===== src/rtl/lnkseq_pkg.sv =====
package lnkseq_pkg;

   localparam int FIELD_W  = 32;   // widest raw field
   localparam int CNT_W    = 6;    // bit/toggle counter width
   localparam int IDX_W    = 5;    // script index width
   localparam int SEL_TOG  = 7;    // selection escape toggles
   localparam int NIB_BITS = 4;
   localparam int INIT_BITS = 24;
   localparam int CMD_BITS = 9;    // {arg[4:0], op[3:0]}
   localparam int N_FULL   = 16;
   localparam int N_SHORT  = 7;

   typedef enum logic [1:0] {
      ST_ESC  = 2'd0,
      ST_RAW  = 2'd1,
      ST_SCAN = 2'd2
   } step_kind_e;

   typedef struct packed {
      step_kind_e            kind;
      logic [CNT_W-1:0]      count;
      logic [FIELD_W-1:0]    field;
   } step_t;

   function automatic step_t mk_step(input step_kind_e k, input int n,
                                     input logic [FIELD_W-1:0] f);
      step_t r;
      r.kind  = k;
      r.count = CNT_W'(n);
      r.field = f;
      return r;
   endfunction

   function automatic logic [FIELD_W-1:0] cmd_word(input logic [3:0] op,
                                                   input logic [4:0] arg);
      return {{(FIELD_W-CMD_BITS){1'b0}}, arg, op};
   endfunction

endpackage


===== src/rtl/lnkseq_tick.sv =====
module lnkseq_tick #(
   parameter int DIV_W = 8
) (
   input  logic             clk,
   input  logic             rst_n,
   input  logic             en_i,
   input  logic [DIV_W-1:0] div_i,
   output logic             tick_o
);

   logic [DIV_W-1:0] cnt_q;

   always_ff @(posedge clk) begin
      if (!rst_n) begin
         cnt_q  <= '0;
         tick_o <= 1'b0;
      end else if (!en_i) begin
         cnt_q  <= div_i;
         tick_o <= 1'b0;
      end else if (cnt_q == '0) begin
         cnt_q  <= div_i;
         tick_o <= 1'b1;
      end else begin
         cnt_q  <= cnt_q - 1'b1;
         tick_o <= 1'b0;
      end
   end

   // ticks are single-cycle when the divider is above zero
   p_tick_single_r9: assert property (@(posedge clk) disable iff (!rst_n)
      (tick_o && en_i && div_i != '0 && $stable(div_i)) |=> !tick_o);

endmodule


===== src/rtl/lnkseq_script.sv =====
module lnkseq_script
   import lnkseq_pkg::*;
#(
   parameter int RST_TOGGLES = 10,
   parameter int RST_CLOCKS  = 22
) (
   input  logic             short_i,
   input  logic [IDX_W-1:0] idx_i,
   output step_t            step_o,
   output logic             last_o
);

   localparam logic [IDX_W-1:0] LAST_FULL  = IDX_W'(N_FULL - 1);
   localparam logic [IDX_W-1:0] LAST_SHORT = IDX_W'(N_SHORT - 1);

   assign last_o = (idx_i == (short_i ? LAST_SHORT : LAST_FULL));

   always_comb begin
      step_o = mk_step(ST_RAW, NIB_BITS, '0);
      case (idx_i)
         5'd0: step_o = mk_step(ST_ESC, RST_TOGGLES, '0);
         5'd1: step_o = mk_step(ST_RAW, RST_CLOCKS, '1);
         5'd2: step_o = mk_step(ST_RAW, 1, '0);
         5'd3: step_o = mk_step(ST_ESC, SEL_TOG, '0);
         default: begin
            if (short_i) begin
               case (idx_i)
                  5'd4:    step_o = mk_step(ST_RAW, NIB_BITS, FIELD_W'(4'hC));
                  5'd5:    step_o = mk_step(ST_RAW, NIB_BITS, FIELD_W'(4'h8));
                  default: step_o = mk_step(ST_RAW, NIB_BITS, '0);
               endcase
            end else begin
               case (idx_i)
                  5'd6:    step_o = mk_step(ST_RAW, INIT_BITS, '0);
                  5'd8:    step_o = mk_step(ST_RAW, CMD_BITS, cmd_word(4'd0, 5'd2));
                  5'd9:    step_o = mk_step(ST_RAW, CMD_BITS, cmd_word(4'd1, 5'd1));
                  5'd10:   step_o = mk_step(ST_RAW, CMD_BITS, cmd_word(4'd3, 5'd9));
                  5'd12:   step_o = mk_step(ST_RAW, CMD_BITS, cmd_word(4'd7, 5'd0));
                  5'd13:   step_o = mk_step(ST_SCAN, 1, '0);
                  5'd15:   step_o = mk_step(ST_SCAN, 6, FIELD_W'(6'h1B));
                  default: step_o = mk_step(ST_RAW, NIB_BITS, '0);
               endcase
            end
         end
      endcase
   end

endmodule


===== src/rtl/lnkseq_engine.sv =====
module lnkseq_engine
   import lnkseq_pkg::*;
(
   input  logic  clk,
   input  logic  rst_n,
   input  logic  tick_i,
   input  logic  load_i,
   input  step_t step_i,
   output logic  done_o,
   output logic  link_clk_o,
   output logic  link_dat_o,
   output logic  link_oe_o
);

   step_kind_e          kind_q;
   logic [CNT_W-1:0]    cnt_q;
   logic [FIELD_W-1:0]  sh_q;
   logic                phase_q;
   logic [1:0]          slot_q;
   logic                run_q;
   logic                clk_q, dat_q, oe_q, done_q;
   logic                last_unit;

   assign last_unit  = (cnt_q == CNT_W'(1));
   assign done_o     = done_q;
   assign link_clk_o = clk_q;
   assign link_dat_o = dat_q;
   assign link_oe_o  = oe_q;

   always_ff @(posedge clk) begin
      if (!rst_n) begin
         kind_q  <= ST_ESC;
         cnt_q   <= '0;
         sh_q    <= '0;
         phase_q <= 1'b0;
         slot_q  <= 2'd0;
         run_q   <= 1'b0;
         clk_q   <= 1'b1;
         dat_q   <= 1'b0;
         oe_q    <= 1'b1;
         done_q  <= 1'b0;
      end else begin
         done_q <= 1'b0;
         if (load_i) begin
            kind_q  <= step_i.kind;
            cnt_q   <= step_i.count;
            sh_q    <= step_i.field;
            phase_q <= 1'b0;
            slot_q  <= 2'd0;
            run_q   <= 1'b1;
         end else if (tick_i && run_q) begin
            case (kind_q)
               ST_ESC: begin
                  // toggle under a high clock
                  clk_q <= 1'b1;
                  oe_q  <= 1'b1;
                  dat_q <= ~dat_q;
                  if (last_unit) begin
                     run_q  <= 1'b0;
                     done_q <= 1'b1;
                  end else begin
                     cnt_q <= cnt_q - 1'b1;
                  end
               end
               ST_RAW: begin
                  if (!phase_q) begin
                     clk_q   <= 1'b0;
                     dat_q   <= sh_q[0];
                     oe_q    <= 1'b1;
                     phase_q <= 1'b1;
                  end else begin
                     clk_q   <= 1'b1;
                     sh_q    <= sh_q >> 1;
                     phase_q <= 1'b0;
                     if (last_unit) begin
                        run_q  <= 1'b0;
                        done_q <= 1'b1;
                     end else begin
                        cnt_q <= cnt_q - 1'b1;
                     end
                  end
               end
               default: begin
                  if (!phase_q) begin
                     clk_q   <= 1'b0;
                     phase_q <= 1'b1;
                     case (slot_q)
                        2'd0: begin dat_q <= 1'b1;    oe_q <= 1'b1; end
                        2'd1: begin dat_q <= sh_q[0]; oe_q <= 1'b1; end
                        default: oe_q <= 1'b0;
                     endcase
                  end else begin
                     clk_q   <= 1'b1;
                     oe_q    <= 1'b1;
                     phase_q <= 1'b0;
                     if (slot_q == 2'd2) begin
                        slot_q <= 2'd0;
                        sh_q   <= sh_q >> 1;
                        if (last_unit) begin
                           run_q  <= 1'b0;
                           done_q <= 1'b1;
                        end else begin
                           cnt_q <= cnt_q - 1'b1;
                        end
                     end else begin
                        slot_q <= slot_q + 1'b1;
                     end
                  end
               end
            endcase
         end
      end
   end

   // clock stays high through an escape
   p_esc_clk_high_r1: assert property (@(posedge clk) disable iff (!rst_n)
      (run_q && kind_q == ST_ESC) |-> clk_q);

   // line released only with the clock low
   p_release_low_r6: assert property (@(posedge clk) disable iff (!rst_n)
      !oe_q |-> !clk_q);

   // data moves under a high clock only within an escape
   p_hold_high_r8: assert property (@(posedge clk) disable iff (!rst_n)
      (!$stable(dat_q) && clk_q && $past(clk_q)) |-> $past(run_q && kind_q == ST_ESC));

   // clock edges only on divider ticks
   p_edge_on_tick_r9: assert property (@(posedge clk) disable iff (!rst_n)
      !$stable(clk_q) |-> $past(tick_i));

endmodule


===== src/rtl/link_connect_seq.sv =====
module link_connect_seq
   import lnkseq_pkg::*;
#(
   parameter int DIV_W       = 8,
   parameter int RST_TOGGLES = 10,
   parameter int RST_CLOCKS  = 22
) (
   input  logic             clk,
   input  logic             rst_n,
   input  logic             start_i,
   input  logic             short_mode_i,
   input  logic [DIV_W-1:0] div_i,
   output logic             busy_o,
   output logic             done_o,
   output logic             link_clk_o,
   output logic             link_dat_o,
   output logic             link_dat_oe_o
);

   if (DIV_W < 1) begin : g_chk_div
      $error("DIV_W must be at least 1");
   end
   if (RST_TOGGLES < 8 || RST_TOGGLES >= (1 << CNT_W)) begin : g_chk_esc
      $error("RST_TOGGLES must be >= 8 and fit the counter");
   end
   if (RST_CLOCKS < 22 || RST_CLOCKS > FIELD_W) begin : g_chk_rst
      $error("RST_CLOCKS must lie in 22..FIELD_W");
   end

   typedef enum logic [1:0] {SQ_IDLE, SQ_LOAD, SQ_WAIT} sq_e;

   sq_e              state_q;
   logic             mode_q;
   logic [IDX_W-1:0] idx_q;
   logic             tick;
   logic             eng_done;
   logic             is_last;
   step_t            cur_step;

   lnkseq_tick #(.DIV_W(DIV_W)) i_tick (
      .clk    (clk),
      .rst_n  (rst_n),
      .en_i   (busy_o),
      .div_i  (div_i),
      .tick_o (tick)
   );

   lnkseq_script #(.RST_TOGGLES(RST_TOGGLES), .RST_CLOCKS(RST_CLOCKS)) i_script (
      .short_i (mode_q),
      .idx_i   (idx_q),
      .step_o  (cur_step),
      .last_o  (is_last)
   );

   lnkseq_engine i_engine (
      .clk        (clk),
      .rst_n      (rst_n),
      .tick_i     (tick),
      .load_i     (state_q == SQ_LOAD),
      .step_i     (cur_step),
      .done_o     (eng_done),
      .link_clk_o (link_clk_o),
      .link_dat_o (link_dat_o),
      .link_oe_o  (link_dat_oe_o)
   );

   always_ff @(posedge clk) begin
      if (!rst_n) begin
         state_q <= SQ_IDLE;
         mode_q  <= 1'b0;
         idx_q   <= '0;
         busy_o  <= 1'b0;
         done_o  <= 1'b0;
      end else begin
         case (state_q)
            SQ_IDLE: begin
               if (start_i) begin
                  mode_q  <= short_mode_i;
                  idx_q   <= '0;
                  busy_o  <= 1'b1;
                  done_o  <= 1'b0;
                  state_q <= SQ_LOAD;
               end
            end
            SQ_LOAD: state_q <= SQ_WAIT;
            default: begin
               if (eng_done) begin
                  if (is_last) begin
                     busy_o  <= 1'b0;
                     done_o  <= 1'b1;
                     state_q <= SQ_IDLE;
                  end else begin
                     idx_q   <= idx_q + 1'b1;
                     state_q <= SQ_LOAD;
                  end
               end
            end
         endcase
      end
   end

   p_busy_done_excl_r10: assert property (@(posedge clk) disable iff (!rst_n)
      !(busy_o && done_o));

   p_done_at_end_r10: assert property (@(posedge clk) disable iff (!rst_n)
      $rose(done_o) |-> ($past(busy_o) && !busy_o));

   p_mode_frozen_r11: assert property (@(posedge clk) disable iff (!rst_n)
      ($past(busy_o) && busy_o) |-> $stable(mode_q));

   p_idx_range_r5: assert property (@(posedge clk) disable iff (!rst_n)
      idx_q <= (mode_q ? IDX_W'(N_SHORT - 1) : IDX_W'(N_FULL - 1)));

endmodule


===== config.mk =====
export PLATFORM = sky130hd
export DESIGN_NAME = link_connect_seq
export DESIGN_NICKNAME = d
export VERILOG_FILES = /design/src/rtl/lnkseq_pkg.sv /design/src/rtl/lnkseq_tick.sv /design/src/rtl/lnkseq_script.sv /design/src/rtl/lnkseq_engine.sv /design/src/rtl/link_connect_seq.sv
export SDC_FILE = /design/constraint.sdc
export NUM_CORES = 1
export LEC_CHECK = 0
export ABC_CLOCK_PERIOD_IN_PS = 5150
export BUFFER_PORTS_ARGS = -buffer_cell sky130_fd_sc_hd__buf_2
export CORE_MARGIN = 1.5
export CORE_UTILIZATION = 30
export DETAILED_ROUTE_END_ITERATION = 16
export SLEW_MARGIN = 20
export SYNTH_ARGS = -nofsm -noshare
export SYNTH_HDL_FRONTEND = slang
export SYNTH_SLANG_ARGS = --single-unit

===== constraint.sdc =====
create_clock -name clk -period 5.15 [get_ports clk]
set_input_delay 1.03 -clock clk [delete_from_list [all_inputs] [get_ports clk]]
set_output_delay 1.03 -clock clk [all_outputs]
set_load 0.02 [all_outputs]

==> flow_summary.html <==
<table>
<tr><th>Metric</th><th>Value</th></tr>
<tr><th colspan="2">Clock network</th></tr>
<tr><td>Clock-pin slew on the worst setup and hold paths</td><td>~70 ps</td></tr>
<tr><td>Hold-fix buffers at CTS</td><td>0</td></tr>
<tr><td>Htree depth</td><td>3</td></tr>
<tr><td>Total of cells resized after clock tree synthesis</td><td>0</td></tr>
<tr><td>TritonCTS clock tree</td><td>built</td></tr>
<tr><td># clock sinks</td><td>67</td></tr>
<tr><td>Clk buf depth</td><td>2</td></tr>
<tr><td>Clk Tree Root Cell</td><td>sky130_fd_sc_hd__clkbuf_8</td></tr>
<tr><td>Clock insertion delay at the later pin of the skew report</td><td>340 ps</td></tr>
<tr><td># Post-CTS Setup Buffers</td><td>0</td></tr>
<tr><td>Total clock buffers created by CTS</td><td>9</td></tr>
<tr><th colspan="2">Setup path</th></tr>
<tr><td>Critical path peak fanout</td><td>29</td></tr>
<tr><td>Gate family responsible for the most delay along the worst path</td><td>compound AO/OA/AOI/OAI gates</td></tr>
<tr><td>Delay contributed by the slowest stage of the critical path</td><td>between 700 and 800 ps</td></tr>
<tr><td>Required time worst endpoint</td><td>between 5000 and 6000 ps</td></tr>
<tr><td>R2R setup slack</td><td>roughly 2600 ps</td></tr>
<tr><td>Crit end category</td><td>flop</td></tr>
<tr><td>Reg2Reg Depth</td><td>5</td></tr>
<tr><td>Type of the worst setup path</td><td>reg -&gt; reg</td></tr>
<tr><td>Critical register-to-register path endpoint</td><td>i_engine.sh_q[0]</td></tr>
<tr><td>Combined buffer and inverter count along the critical path</td><td>0</td></tr>
<tr><td>Slowest-stage cell, CP</td><td>sky130_fd_sc_hd__a21o_1</td></tr>
<tr><td>Reg-to-Reg Start</td><td>i_engine.kind_q[1]</td></tr>
<tr><td>Ordered list of cells on the worst path</td><td>o21ai_0 &gt; a211oi_1 &gt; a21o_1 &gt; o211ai_1 &gt; o211a_1</td></tr>
<tr><td>Nature of the critical path startpoint</td><td>flop</td></tr>
<tr><td>Arrival time at the worst endpoint</td><td>roughly 2800 ps</td></tr>
<tr><th colspan="2">Yosys</th></tr>
<tr><td>Post-synthesis sequential element count</td><td>67</td></tr>
<tr><td>Cell type with the largest total area after synthesis</td><td>sky130_fd_sc_hd__dfxtp_1</td></tr>
<tr><td>Total number of yosys warnings</td><td>0</td></tr>
<tr><td>Most used flip-flop cell after synthesis</td><td>sky130_fd_sc_hd__dfxtp_1</td></tr>
<tr><td>Fraction of post-synthesis cell area in the top cell type by area</td><td>0.4038</td></tr>
<tr><td>Top cells by area in the synthesized netlist</td><td>sky130_fd_sc_hd__dfxtp_1 40%, sky130_fd_sc_hd__a21oi_1 7.4%, sky130_fd_sc_hd__nand2_1 5.9%</td></tr>
<tr><td>Sequential share of the synthesized area</td><td>0.4038</td></tr>
<tr><td>Number of different library cells in the post-synthesis netlist</td><td>56</td></tr>
<tr><td>Number of cells produced by synthesis</td><td>402</td></tr>
<tr><td>Async S/R FF share, synth</td><td>0</td></tr>
<tr><td>Syn Nets</td><td>around 420</td></tr>
<tr><td>Netlist area before placement</td><td>approximately 3300 sq um</td></tr>
<tr><td>Number of synthesized flops with an enable pin</td><td>0</td></tr>
<tr><td>Mean post-synth cell area</td><td>8.264 sq um</td></tr>
<tr><th colspan="2">GRT</th></tr>
<tr><td>Total overflow reported by the global router</td><td>0</td></tr>
<tr><td>Met1 Resource Use GR</td><td>0.1697</td></tr>
<tr><td>Initial antenna violation count</td><td>0</td></tr>
<tr><td>Met3 track utilization from global routing</td><td>0.03918</td></tr>
<tr><td>Global-route wire length before repair</td><td>12340 um</td></tr>
<tr><td>Vias in the first global route</td><td>between 2000 and 3000</td></tr>
<tr><td>Met2 layer usage reported by global route</td><td>0.2152</td></tr>
<tr><td>Maximum number of pins on one net before global-route repair</td><td>46</td></tr>
<tr><td>Most heavily used metal layer in global routing</td><td>met2</td></tr>
<tr><td>Gr usage total</td><td>0.1324</td></tr>
<tr><th colspan="2">Floorplan</th></tr>
<tr><td>Starting density of the core</td><td>0.3064</td></tr>
<tr><td>Placeable Area</td><td>about 11000 sq um</td></tr>
<tr><td>Number of rows in the core area</td><td>38</td></tr>
<tr><td>Top-level I/O count</td><td>17</td></tr>
<tr><td>Height of the chip</td><td>between 100 and 150 um</td></tr>
<tr><td>Die Outline Area</td><td>~12000 sq um</td></tr>
<tr><td>Die Width</td><td>~110 um</td></tr>
<tr><th colspan="2">Power and ir drop</th></tr>
<tr><td>Final Power</td><td>about 1200 uW</td></tr>
<tr><td>Highest ir drop seen on vdd</td><td>0.0002238 V</td></tr>
<tr><td>Static leakage</td><td>about 0.0013 uW</td></tr>
<tr><td>Combinational fraction of design power</td><td>0.101</td></tr>
<tr><td>Internal Pwr Total</td><td>roughly 940 uW</td></tr>
<tr><td>Sequential Power Share</td><td>0.464</td></tr>
<tr><td>Total power divided by cell area</td><td>between 300 and 400 nW/um^2</td></tr>
<tr><td>Clock power frac</td><td>0.435</td></tr>
<tr><td>Net Sw Frac</td><td>0.2442</td></tr>
<tr><td>Switching pwr</td><td>between 300 and 400 uW</td></tr>
<tr><th colspan="2">Hold path</th></tr>
<tr><td>Hold path start</td><td>i_engine.sh_q[17]</td></tr>
<tr><td>Worst hold path cell count</td><td>2</td></tr>
<tr><td>Worst hold endpoint</td><td>i_engine.sh_q[16]</td></tr>
<tr><td>Worst hold path class</td><td>reg -&gt; reg</td></tr>
<tr><th colspan="2">STA</th></tr>
<tr><td>Worst Clk Skew</td><td>approximately 7.4 ps</td></tr>
<tr><td>Worst-case hold slack</td><td>454.6 ps</td></tr>
<tr><td>Post-route minimum period</td><td>approximately 2500 ps</td></tr>
<tr><td>Summed negative setup slack over all endpoints</td><td>0 ps</td></tr>
<tr><td>Total count of hold-check failures in the final report</td><td>0</td></tr>
<tr><td>Slew Limit Headroom</td><td>0.3679</td></tr>
<tr><td>Final Max Slew Viols</td><td>0</td></tr>
<tr><td>Peak Freq</td><td>between 0.3 and 0.4 GHz</td></tr>
<tr><td>Share of the cycle needed by the critical path after routing</td><td>0.4876</td></tr>
<tr><td>Setup repair after global routing missed its margin</td><td>false</td></tr>
<tr><td>Final Setup Violations</td><td>0</td></tr>
<tr><td>Transition time at the pin with the least slew margin</td><td>between 900 and 1000 ps</td></tr>
<tr><th colspan="2">Finish</th></tr>
<tr><td>Final design utilization</td><td>0.3368</td></tr>
<tr><td>Proportion of layout cells with a drive suffix above 1</td><td>0.1232</td></tr>
<tr><td>Post-route standard cell area excluding fillers</td><td>3651 sq um</td></tr>
<tr><td>Number of diodes added for antenna fixing</td><td>0</td></tr>
<tr><td>Final Net Count</td><td>around 420</td></tr>
<tr><td>Area growth from synthesis to final layout</td><td>9.906%</td></tr>
<tr><th colspan="2">Placement</th></tr>
<tr><td>DPL Wire Length</td><td>approximately 4600 um</td></tr>
<tr><td>Weighted congestion reported at the end of routability-driven placement</td><td>around 0.9</td></tr>
<tr><td>Placed instance area</td><td>between 3000 and 4000 sq um</td></tr>
<tr><td>I/O Buffers</td><td>16</td></tr>
<tr><th colspan="2">Route</th></tr>
<tr><td>Total Wirelength</td><td>just over 7000 um</td></tr>
<tr><td>Number of nets with antenna violations after detailed routing</td><td>0</td></tr>
<tr><td>Total via count after detailed routing</td><td>roughly 2800</td></tr>
<tr><td>First-pass iteration count of the detailed router</td><td>4</td></tr>
<tr><td>DR iter-0 viols</td><td>235</td></tr>
<tr><td>Post-detailed-route DRC marker count</td><td>0</td></tr>
<tr><td>Wire length per cell after detailed routing</td><td>between 10 and 15 um</td></tr>
<tr><td>Vias per cell</td><td>5.134</td></tr>
<tr><th colspan="2">Run status</th></tr>
<tr><td>Status</td><td>complete, no violations</td></tr>
<tr><th colspan="2">Job</th></tr>
<tr><td>Count of maximum capacitance violations</td><td>0</td></tr>
</table>
==> area by class of cell <==
class,count,area (sq um)
fillers,1161,7189
multi-input cells,296,1759
flip-flops and latches,67,1341
well taps,140,175.2
clock buffers,10,137.6
clock inverters,6,112.6
repair buffers,17,87.58
inverters,10,37.54
==> synthesized netlist by cell type (3+ instances only) <==
cell type / n
sky130_fd_sc_hd__nand2_1: 52
sky130_fd_sc_hd__nand3_1: 11
sky130_fd_sc_hd__buf_2: 3
sky130_fd_sc_hd__ha_1: 10
sky130_fd_sc_hd__a21oi_1: 49
sky130_fd_sc_hd__mux2i_1: 4
sky130_fd_sc_hd__inv_1: 10
sky130_fd_sc_hd__o21ai_0: 37
sky130_fd_sc_hd__dfxtp_1: 67
sky130_fd_sc_hd__nor3_1: 7
sky130_fd_sc_hd__clkbuf_1: 15
sky130_fd_sc_hd__o211ai_1: 5
sky130_fd_sc_hd__nor2b_1: 4
sky130_fd_sc_hd__buf_6: 5
sky130_fd_sc_hd__xnor2_1: 9
sky130_fd_sc_hd__xor2_1: 4
sky130_fd_sc_hd__nor2_1: 31
sky130_fd_sc_hd__nand4_1: 4
sky130_fd_sc_hd__a211oi_1: 9
sky130_fd_sc_hd__a31oi_1: 4
sky130_fd_sc_hd__clkbuf_8: 3
sky130_fd_sc_hd__o31ai_1: 5
sky130_fd_sc_hd__clkbuf_2: 3
sky130_fd_sc_hd__nand2b_1: 4
sky130_fd_sc_hd__or3_1: 3
sky130_fd_sc_hd__nor4_1: 5
sky130_fd_sc_hd__nand3b_1: 4
==> worst max-delay path by stage <==
stage,from,endpoint,slack (ps),cells after the start
6_report,i_engine.kind_q[1],i_engine.sh_q[0],2640,5
3_5_place_dp,rst_n,idx_q[0],2510,3
5_1_grt,i_engine.kind_q[1],i_engine.sh_q[0],2320,5
2_1_floorplan,idx_q[0],i_engine.sh_q[5],2970,7
3_3_place_gp,rst_n,idx_q[0],2570,3
4_1_cts,i_engine.kind_q[1],i_engine.sh_q[0],2650,5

Assigned task.
Copy out exactly the lines running from the line with "cell type / n" to the end of the records, inclusive.

Expected answer.
cell type / n
sky130_fd_sc_hd__nand2_1: 52
sky130_fd_sc_hd__nand3_1: 11
sky130_fd_sc_hd__buf_2: 3
sky130_fd_sc_hd__ha_1: 10
sky130_fd_sc_hd__a21oi_1: 49
sky130_fd_sc_hd__mux2i_1: 4
sky130_fd_sc_hd__inv_1: 10
sky130_fd_sc_hd__o21ai_0: 37
sky130_fd_sc_hd__dfxtp_1: 67
sky130_fd_sc_hd__nor3_1: 7
sky130_fd_sc_hd__clkbuf_1: 15
sky130_fd_sc_hd__o211ai_1: 5
sky130_fd_sc_hd__nor2b_1: 4
sky130_fd_sc_hd__buf_6: 5
sky130_fd_sc_hd__xnor2_1: 9
sky130_fd_sc_hd__xor2_1: 4
sky130_fd_sc_hd__nor2_1: 31
sky130_fd_sc_hd__nand4_1: 4
sky130_fd_sc_hd__a211oi_1: 9
sky130_fd_sc_hd__a31oi_1: 4
sky130_fd_sc_hd__clkbuf_8: 3
sky130_fd_sc_hd__o31ai_1: 5
sky130_fd_sc_hd__clkbuf_2: 3
sky130_fd_sc_hd__nand2b_1: 4
sky130_fd_sc_hd__or3_1: 3
sky130_fd_sc_hd__nor4_1: 5
sky130_fd_sc_hd__nand3b_1: 4
==> worst max-delay path by stage <==
stage,from,endpoint,slack (ps),cells after the start
6_report,i_engine.kind_q[1],i_engine.sh_q[0],2640,5
3_5_place_dp,rst_n,idx_q[0],2510,3
5_1_grt,i_engine.kind_q[1],i_engine.sh_q[0],2320,5
2_1_floorplan,idx_q[0],i_engine.sh_q[5],2970,7
3_3_place_gp,rst_n,idx_q[0],2570,3
4_1_cts,i_engine.kind_q[1],i_engine.sh_q[0],2650,5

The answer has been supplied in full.